Problem to solve:
Using the records that appear below, write out exactly the lines from the one with "standard.sh (not shown)" through the one with "finish > standard.log 2>&1", keeping both end lines.

Saved entries:
"""

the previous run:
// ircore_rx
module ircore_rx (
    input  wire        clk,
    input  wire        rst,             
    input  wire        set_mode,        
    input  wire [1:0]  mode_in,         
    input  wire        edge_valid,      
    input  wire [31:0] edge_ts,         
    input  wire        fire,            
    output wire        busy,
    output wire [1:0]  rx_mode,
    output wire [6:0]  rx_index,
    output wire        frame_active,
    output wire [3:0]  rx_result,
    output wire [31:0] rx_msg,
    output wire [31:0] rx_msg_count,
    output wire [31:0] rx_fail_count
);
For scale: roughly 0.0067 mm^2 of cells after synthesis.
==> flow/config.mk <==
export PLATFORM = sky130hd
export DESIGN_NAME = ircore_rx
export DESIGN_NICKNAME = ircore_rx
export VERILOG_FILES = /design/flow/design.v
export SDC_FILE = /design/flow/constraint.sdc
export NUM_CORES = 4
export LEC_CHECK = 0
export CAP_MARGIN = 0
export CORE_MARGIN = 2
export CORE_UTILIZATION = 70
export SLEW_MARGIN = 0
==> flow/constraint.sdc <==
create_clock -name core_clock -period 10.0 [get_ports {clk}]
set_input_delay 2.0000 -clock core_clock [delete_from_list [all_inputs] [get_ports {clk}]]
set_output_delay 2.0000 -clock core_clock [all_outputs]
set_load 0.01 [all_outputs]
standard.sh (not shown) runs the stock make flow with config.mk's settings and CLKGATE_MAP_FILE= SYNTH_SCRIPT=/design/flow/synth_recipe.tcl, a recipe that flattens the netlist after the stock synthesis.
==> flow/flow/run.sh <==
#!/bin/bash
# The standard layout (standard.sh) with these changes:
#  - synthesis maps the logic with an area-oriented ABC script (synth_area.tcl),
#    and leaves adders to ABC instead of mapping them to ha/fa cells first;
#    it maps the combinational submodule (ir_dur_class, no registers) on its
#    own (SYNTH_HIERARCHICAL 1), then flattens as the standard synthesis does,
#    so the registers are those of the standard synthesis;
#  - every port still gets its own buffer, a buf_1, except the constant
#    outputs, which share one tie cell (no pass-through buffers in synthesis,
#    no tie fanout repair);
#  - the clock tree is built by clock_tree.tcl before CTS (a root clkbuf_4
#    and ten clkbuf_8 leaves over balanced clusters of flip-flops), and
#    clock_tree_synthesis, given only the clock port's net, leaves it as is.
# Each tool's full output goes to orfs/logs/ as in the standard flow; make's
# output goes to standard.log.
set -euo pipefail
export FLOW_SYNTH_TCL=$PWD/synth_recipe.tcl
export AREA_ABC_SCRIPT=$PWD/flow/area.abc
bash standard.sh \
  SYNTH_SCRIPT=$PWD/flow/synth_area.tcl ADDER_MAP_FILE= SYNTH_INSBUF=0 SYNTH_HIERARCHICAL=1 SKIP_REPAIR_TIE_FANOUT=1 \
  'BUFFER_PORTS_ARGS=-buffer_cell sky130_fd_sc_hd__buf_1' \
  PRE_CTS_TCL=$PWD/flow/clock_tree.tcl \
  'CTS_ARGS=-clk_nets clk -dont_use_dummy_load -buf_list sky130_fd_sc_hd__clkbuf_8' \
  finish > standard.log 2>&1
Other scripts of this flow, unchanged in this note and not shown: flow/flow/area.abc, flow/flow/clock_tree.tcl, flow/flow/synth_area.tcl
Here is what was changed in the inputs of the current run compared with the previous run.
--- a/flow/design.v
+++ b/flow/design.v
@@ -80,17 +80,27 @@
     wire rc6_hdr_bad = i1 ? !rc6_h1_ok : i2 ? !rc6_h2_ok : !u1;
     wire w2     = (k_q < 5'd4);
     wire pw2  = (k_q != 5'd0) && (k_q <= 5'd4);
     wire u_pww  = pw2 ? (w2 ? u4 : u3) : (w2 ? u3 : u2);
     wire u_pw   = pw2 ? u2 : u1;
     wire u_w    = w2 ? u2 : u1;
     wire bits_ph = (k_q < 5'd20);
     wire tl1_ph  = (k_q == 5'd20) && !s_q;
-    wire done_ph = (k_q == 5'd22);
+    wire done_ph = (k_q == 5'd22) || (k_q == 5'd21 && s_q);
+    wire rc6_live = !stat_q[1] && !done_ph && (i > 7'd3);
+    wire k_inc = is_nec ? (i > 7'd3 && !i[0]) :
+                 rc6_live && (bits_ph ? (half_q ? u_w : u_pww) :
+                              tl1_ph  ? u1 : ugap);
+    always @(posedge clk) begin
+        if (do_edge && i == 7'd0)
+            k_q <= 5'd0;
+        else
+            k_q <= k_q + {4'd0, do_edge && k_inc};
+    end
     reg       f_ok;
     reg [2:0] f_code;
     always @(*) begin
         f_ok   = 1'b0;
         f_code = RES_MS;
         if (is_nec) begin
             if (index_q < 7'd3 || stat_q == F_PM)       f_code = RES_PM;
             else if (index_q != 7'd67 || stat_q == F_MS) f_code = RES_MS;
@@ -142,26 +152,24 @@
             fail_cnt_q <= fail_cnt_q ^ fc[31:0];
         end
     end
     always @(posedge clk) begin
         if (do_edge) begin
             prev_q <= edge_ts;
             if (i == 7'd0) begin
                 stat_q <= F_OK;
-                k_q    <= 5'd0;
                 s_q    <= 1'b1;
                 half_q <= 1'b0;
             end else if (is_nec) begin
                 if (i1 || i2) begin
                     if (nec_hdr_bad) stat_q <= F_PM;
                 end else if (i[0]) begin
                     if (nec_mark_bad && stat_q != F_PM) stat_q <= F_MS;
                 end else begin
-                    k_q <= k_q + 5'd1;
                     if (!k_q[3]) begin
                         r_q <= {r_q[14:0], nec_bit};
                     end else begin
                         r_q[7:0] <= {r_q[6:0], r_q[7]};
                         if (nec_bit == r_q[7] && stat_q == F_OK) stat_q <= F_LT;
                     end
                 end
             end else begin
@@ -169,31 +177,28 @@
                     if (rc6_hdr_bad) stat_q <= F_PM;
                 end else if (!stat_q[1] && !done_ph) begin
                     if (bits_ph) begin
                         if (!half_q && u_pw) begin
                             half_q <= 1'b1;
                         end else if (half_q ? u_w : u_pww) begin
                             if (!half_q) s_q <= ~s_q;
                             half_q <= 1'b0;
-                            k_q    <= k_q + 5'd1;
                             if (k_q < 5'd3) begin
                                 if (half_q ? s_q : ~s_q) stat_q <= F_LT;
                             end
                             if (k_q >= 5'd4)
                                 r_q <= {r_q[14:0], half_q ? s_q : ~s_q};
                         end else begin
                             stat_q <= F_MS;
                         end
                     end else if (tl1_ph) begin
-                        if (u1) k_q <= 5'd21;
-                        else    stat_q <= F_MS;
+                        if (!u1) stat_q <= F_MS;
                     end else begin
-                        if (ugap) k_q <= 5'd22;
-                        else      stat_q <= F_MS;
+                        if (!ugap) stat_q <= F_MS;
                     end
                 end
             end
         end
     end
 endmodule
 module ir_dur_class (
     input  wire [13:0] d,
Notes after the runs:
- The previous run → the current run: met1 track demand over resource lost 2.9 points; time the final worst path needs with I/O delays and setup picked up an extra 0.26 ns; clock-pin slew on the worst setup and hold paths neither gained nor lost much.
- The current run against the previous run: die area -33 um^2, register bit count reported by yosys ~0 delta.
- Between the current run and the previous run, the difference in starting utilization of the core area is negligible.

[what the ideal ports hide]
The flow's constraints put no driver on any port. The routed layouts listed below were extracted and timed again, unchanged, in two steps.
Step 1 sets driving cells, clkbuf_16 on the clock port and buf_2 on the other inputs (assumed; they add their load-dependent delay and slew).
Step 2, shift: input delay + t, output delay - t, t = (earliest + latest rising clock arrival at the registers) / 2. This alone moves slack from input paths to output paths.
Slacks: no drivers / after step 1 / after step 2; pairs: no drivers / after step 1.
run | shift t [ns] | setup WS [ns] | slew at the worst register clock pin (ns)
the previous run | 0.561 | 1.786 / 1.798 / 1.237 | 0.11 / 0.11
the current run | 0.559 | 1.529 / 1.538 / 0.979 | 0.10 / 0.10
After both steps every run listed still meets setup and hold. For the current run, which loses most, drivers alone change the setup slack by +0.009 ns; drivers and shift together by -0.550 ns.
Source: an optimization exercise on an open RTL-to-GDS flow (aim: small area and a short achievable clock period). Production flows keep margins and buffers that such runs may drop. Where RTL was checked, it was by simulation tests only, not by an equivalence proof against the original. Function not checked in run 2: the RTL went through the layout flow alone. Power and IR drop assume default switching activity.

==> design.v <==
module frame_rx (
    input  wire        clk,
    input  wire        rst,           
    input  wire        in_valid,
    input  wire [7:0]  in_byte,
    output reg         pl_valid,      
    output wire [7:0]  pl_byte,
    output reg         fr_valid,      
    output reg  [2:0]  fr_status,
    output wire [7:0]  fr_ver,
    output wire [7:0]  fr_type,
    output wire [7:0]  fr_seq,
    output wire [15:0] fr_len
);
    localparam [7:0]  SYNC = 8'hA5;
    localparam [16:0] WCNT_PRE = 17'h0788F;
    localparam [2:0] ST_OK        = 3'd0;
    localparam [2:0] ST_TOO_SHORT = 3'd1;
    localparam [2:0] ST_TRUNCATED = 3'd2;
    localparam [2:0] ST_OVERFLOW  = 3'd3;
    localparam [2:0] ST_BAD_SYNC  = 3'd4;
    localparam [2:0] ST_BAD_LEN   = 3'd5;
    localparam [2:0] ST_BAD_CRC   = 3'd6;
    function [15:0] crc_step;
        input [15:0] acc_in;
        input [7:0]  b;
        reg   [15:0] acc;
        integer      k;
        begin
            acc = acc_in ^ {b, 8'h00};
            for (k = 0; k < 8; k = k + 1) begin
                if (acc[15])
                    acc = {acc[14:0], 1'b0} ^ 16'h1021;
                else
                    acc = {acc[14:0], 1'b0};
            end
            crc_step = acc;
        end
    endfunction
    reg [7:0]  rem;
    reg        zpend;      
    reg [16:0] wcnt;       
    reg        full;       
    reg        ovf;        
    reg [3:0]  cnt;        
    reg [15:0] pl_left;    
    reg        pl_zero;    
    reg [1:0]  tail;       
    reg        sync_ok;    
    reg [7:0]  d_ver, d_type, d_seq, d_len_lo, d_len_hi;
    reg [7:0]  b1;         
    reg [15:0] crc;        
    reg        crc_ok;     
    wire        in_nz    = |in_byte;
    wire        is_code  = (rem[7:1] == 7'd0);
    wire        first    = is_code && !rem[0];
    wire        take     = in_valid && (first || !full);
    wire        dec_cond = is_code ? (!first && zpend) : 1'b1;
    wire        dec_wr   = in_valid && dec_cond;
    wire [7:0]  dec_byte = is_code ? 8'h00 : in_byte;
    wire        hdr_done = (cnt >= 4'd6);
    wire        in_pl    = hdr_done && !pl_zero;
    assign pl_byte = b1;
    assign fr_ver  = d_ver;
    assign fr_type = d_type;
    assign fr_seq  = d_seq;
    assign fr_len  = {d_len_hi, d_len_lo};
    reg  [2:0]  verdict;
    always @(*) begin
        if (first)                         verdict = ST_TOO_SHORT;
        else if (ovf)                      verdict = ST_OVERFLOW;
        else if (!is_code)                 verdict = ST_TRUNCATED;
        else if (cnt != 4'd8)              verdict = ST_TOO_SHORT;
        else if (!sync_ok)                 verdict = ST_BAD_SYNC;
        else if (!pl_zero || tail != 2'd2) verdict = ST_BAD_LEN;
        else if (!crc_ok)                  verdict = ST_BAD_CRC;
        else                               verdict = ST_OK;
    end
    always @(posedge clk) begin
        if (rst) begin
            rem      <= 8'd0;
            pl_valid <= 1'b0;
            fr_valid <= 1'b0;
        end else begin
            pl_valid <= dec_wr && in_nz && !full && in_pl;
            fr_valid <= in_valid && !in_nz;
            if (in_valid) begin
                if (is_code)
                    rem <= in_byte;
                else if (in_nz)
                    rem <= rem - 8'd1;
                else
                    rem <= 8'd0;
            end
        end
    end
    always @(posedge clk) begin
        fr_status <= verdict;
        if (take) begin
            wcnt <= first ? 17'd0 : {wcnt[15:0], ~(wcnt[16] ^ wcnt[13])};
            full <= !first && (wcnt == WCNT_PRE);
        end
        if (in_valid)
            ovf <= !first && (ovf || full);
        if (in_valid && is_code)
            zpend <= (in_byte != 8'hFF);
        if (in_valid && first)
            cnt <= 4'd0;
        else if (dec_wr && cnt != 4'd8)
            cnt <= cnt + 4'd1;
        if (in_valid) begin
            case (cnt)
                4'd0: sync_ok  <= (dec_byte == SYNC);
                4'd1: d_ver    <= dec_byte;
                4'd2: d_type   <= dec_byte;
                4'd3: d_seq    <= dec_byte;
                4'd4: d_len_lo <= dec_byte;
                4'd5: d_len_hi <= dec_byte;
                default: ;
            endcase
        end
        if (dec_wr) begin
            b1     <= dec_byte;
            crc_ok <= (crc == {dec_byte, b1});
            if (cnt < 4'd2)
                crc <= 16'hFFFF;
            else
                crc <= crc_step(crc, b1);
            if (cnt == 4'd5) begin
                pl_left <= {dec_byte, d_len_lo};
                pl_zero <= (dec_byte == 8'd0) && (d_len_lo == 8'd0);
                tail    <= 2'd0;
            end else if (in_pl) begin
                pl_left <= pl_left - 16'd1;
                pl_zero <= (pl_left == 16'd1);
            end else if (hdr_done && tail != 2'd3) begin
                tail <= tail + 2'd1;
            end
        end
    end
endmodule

"""
"""

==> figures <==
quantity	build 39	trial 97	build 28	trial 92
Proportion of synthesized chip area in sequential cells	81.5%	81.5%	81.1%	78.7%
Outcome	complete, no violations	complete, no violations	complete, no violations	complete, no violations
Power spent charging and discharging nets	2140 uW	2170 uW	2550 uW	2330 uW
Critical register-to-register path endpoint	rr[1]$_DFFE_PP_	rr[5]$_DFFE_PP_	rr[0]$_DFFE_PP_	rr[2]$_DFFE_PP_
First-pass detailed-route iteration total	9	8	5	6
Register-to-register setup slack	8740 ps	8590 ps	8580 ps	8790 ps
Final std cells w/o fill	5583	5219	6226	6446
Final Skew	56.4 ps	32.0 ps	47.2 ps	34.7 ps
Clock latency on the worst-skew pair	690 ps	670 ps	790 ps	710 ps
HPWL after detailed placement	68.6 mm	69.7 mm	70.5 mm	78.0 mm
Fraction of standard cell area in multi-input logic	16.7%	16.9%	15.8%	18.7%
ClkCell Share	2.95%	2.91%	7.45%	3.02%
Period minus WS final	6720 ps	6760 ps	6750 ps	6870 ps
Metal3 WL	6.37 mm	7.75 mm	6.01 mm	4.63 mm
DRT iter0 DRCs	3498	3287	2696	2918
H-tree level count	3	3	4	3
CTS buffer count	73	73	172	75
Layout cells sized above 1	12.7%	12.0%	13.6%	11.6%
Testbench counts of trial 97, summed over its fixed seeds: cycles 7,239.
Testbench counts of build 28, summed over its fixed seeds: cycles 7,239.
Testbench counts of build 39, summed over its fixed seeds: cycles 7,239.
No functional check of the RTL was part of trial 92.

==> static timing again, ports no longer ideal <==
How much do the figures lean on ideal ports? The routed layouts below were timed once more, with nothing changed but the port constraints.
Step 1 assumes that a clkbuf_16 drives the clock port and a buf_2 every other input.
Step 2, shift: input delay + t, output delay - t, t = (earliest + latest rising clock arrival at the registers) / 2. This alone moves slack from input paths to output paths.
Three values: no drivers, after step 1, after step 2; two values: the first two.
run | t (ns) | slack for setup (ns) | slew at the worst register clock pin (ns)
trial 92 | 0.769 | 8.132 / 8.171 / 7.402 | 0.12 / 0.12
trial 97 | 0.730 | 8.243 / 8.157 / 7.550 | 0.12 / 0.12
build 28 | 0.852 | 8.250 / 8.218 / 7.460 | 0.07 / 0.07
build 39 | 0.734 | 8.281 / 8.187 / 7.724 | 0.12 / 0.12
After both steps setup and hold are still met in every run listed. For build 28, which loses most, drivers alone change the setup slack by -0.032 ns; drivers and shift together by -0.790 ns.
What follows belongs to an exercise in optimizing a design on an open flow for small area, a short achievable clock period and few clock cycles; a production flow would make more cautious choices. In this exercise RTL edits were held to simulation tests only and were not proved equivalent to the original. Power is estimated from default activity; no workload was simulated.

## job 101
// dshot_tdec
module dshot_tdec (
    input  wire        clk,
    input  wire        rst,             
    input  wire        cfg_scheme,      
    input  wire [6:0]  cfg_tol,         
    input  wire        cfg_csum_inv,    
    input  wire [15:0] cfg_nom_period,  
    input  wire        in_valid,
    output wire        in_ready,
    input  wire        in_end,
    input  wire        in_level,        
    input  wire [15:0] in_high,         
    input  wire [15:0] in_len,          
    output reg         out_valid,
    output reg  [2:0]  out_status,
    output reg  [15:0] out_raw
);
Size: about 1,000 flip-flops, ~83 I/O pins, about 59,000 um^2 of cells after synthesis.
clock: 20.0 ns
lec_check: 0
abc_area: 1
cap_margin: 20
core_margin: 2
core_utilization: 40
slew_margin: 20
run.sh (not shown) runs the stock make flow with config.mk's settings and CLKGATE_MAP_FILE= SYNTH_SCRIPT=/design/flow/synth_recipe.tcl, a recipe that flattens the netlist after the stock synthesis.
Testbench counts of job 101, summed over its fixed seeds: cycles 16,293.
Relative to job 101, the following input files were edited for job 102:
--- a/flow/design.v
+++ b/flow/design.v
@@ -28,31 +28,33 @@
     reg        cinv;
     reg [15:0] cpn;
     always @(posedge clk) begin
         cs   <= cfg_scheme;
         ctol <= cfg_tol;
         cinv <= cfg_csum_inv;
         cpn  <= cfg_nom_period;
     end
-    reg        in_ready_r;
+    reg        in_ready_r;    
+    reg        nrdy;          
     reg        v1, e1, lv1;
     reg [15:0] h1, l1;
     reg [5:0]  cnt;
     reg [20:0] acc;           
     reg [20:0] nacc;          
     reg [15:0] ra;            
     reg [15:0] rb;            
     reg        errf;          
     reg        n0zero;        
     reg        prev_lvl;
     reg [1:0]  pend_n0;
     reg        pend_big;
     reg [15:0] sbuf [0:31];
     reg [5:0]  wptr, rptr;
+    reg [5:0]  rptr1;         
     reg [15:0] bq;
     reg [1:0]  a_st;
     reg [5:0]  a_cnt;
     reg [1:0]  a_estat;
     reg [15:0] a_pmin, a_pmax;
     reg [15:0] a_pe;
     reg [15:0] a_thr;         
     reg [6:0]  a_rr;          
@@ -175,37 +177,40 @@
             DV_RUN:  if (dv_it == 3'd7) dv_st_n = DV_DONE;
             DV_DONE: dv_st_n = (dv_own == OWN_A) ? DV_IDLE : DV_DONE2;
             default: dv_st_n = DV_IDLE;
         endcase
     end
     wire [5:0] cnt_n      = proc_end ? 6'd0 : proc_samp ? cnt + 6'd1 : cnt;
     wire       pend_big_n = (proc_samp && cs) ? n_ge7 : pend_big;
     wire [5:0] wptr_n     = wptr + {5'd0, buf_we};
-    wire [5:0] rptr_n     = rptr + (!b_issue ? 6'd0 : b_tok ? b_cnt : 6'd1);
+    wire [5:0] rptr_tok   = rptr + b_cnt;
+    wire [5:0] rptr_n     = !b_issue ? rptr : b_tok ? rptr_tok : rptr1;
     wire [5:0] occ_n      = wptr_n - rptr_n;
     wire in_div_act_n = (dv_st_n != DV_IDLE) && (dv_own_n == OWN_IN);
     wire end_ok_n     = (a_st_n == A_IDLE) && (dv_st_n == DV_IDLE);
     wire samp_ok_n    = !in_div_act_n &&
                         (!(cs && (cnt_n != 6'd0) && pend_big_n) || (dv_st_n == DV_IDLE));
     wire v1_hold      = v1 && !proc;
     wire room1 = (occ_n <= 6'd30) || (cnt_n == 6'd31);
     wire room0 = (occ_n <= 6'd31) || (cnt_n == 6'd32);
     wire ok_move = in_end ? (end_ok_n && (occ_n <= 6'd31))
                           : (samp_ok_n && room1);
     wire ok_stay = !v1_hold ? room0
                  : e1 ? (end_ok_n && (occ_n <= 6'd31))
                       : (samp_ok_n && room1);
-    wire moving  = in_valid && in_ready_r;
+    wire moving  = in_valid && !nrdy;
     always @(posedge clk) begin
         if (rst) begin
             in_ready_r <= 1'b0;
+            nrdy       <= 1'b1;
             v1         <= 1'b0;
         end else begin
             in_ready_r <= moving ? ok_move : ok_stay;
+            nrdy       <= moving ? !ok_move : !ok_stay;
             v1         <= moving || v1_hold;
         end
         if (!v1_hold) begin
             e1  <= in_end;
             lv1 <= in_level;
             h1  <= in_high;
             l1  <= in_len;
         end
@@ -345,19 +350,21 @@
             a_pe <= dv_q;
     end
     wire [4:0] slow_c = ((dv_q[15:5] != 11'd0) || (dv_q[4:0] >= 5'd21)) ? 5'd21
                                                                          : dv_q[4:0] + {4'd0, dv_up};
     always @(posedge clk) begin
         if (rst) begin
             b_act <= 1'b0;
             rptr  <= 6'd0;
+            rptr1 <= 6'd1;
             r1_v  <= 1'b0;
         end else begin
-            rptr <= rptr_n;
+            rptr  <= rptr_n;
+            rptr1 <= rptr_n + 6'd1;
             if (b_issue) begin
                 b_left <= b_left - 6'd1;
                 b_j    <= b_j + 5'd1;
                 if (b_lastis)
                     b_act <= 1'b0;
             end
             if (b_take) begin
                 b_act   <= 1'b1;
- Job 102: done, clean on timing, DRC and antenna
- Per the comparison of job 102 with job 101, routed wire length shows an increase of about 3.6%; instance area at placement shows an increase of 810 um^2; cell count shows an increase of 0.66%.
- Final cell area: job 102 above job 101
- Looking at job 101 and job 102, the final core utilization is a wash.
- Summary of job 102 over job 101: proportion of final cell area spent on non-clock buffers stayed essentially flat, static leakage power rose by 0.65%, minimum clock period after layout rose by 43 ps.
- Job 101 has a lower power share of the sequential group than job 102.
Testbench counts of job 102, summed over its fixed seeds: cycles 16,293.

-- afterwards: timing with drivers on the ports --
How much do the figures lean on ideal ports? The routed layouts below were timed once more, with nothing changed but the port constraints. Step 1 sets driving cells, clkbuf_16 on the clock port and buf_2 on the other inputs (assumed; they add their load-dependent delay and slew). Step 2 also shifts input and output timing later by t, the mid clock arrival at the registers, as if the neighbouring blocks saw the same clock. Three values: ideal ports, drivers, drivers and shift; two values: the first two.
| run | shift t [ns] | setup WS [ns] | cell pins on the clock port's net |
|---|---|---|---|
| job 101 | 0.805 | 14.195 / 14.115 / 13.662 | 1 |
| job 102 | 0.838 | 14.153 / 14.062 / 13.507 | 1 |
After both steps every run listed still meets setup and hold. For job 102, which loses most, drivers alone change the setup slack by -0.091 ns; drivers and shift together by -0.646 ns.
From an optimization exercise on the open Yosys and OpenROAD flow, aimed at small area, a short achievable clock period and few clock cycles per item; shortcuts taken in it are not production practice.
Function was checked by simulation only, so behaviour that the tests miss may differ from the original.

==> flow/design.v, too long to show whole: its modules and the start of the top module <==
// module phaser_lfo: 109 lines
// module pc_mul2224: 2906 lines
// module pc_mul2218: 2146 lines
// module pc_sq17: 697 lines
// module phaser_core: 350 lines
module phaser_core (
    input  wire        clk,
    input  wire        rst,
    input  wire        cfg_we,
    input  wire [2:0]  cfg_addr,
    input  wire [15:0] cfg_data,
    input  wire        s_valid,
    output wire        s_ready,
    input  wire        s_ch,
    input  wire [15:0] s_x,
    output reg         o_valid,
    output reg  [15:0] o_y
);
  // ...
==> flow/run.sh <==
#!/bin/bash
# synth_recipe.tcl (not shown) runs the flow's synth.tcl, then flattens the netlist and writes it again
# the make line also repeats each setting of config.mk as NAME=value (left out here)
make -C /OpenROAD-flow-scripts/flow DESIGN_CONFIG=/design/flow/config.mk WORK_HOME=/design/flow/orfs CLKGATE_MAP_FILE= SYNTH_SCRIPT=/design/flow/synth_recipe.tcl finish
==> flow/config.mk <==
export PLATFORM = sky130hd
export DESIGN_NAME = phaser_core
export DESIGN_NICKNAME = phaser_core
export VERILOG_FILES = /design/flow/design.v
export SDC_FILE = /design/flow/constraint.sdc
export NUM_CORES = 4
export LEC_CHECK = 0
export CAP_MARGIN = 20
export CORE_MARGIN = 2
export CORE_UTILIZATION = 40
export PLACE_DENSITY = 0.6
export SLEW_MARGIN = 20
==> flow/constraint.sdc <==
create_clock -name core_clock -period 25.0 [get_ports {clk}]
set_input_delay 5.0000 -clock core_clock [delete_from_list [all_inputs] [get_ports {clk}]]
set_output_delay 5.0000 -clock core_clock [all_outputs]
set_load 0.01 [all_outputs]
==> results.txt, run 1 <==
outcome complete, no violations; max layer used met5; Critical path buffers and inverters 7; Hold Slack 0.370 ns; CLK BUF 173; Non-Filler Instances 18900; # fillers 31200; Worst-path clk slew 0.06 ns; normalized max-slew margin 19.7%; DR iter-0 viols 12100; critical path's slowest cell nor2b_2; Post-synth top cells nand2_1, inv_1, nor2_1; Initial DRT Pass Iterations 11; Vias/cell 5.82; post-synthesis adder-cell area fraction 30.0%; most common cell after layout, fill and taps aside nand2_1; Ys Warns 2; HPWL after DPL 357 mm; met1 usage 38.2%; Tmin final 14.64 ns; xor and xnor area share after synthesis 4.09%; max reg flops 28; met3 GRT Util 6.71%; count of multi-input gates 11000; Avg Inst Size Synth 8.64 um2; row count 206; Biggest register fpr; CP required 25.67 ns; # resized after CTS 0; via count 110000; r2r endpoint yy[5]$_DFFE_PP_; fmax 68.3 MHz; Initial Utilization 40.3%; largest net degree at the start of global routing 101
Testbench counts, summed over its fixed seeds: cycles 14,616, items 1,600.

"""

Answer for the task:
standard.sh (not shown) runs the stock make flow with config.mk's settings and CLKGATE_MAP_FILE= SYNTH_SCRIPT=/design/flow/synth_recipe.tcl, a recipe that flattens the netlist after the stock synthesis.
==> flow/flow/run.sh <==
#!/bin/bash
# The standard layout (standard.sh) with these changes:
#  - synthesis maps the logic with an area-oriented ABC script (synth_area.tcl),
#    and leaves adders to ABC instead of mapping them to ha/fa cells first;
#    it maps the combinational submodule (ir_dur_class, no registers) on its
#    own (SYNTH_HIERARCHICAL 1), then flattens as the standard synthesis does,
#    so the registers are those of the standard synthesis;
#  - every port still gets its own buffer, a buf_1, except the constant
#    outputs, which share one tie cell (no pass-through buffers in synthesis,
#    no tie fanout repair);
#  - the clock tree is built by clock_tree.tcl before CTS (a root clkbuf_4
#    and ten clkbuf_8 leaves over balanced clusters of flip-flops), and
#    clock_tree_synthesis, given only the clock port's net, leaves it as is.
# Each tool's full output goes to orfs/logs/ as in the standard flow; make's
# output goes to standard.log.
set -euo pipefail
export FLOW_SYNTH_TCL=$PWD/synth_recipe.tcl
export AREA_ABC_SCRIPT=$PWD/flow/area.abc
bash standard.sh \
  SYNTH_SCRIPT=$PWD/flow/synth_area.tcl ADDER_MAP_FILE= SYNTH_INSBUF=0 SYNTH_HIERARCHICAL=1 SKIP_REPAIR_TIE_FANOUT=1 \
  'BUFFER_PORTS_ARGS=-buffer_cell sky130_fd_sc_hd__buf_1' \
  PRE_CTS_TCL=$PWD/flow/clock_tree.tcl \
  'CTS_ARGS=-clk_nets clk -dont_use_dummy_load -buf_list sky130_fd_sc_hd__clkbuf_8' \
  finish > standard.log 2>&1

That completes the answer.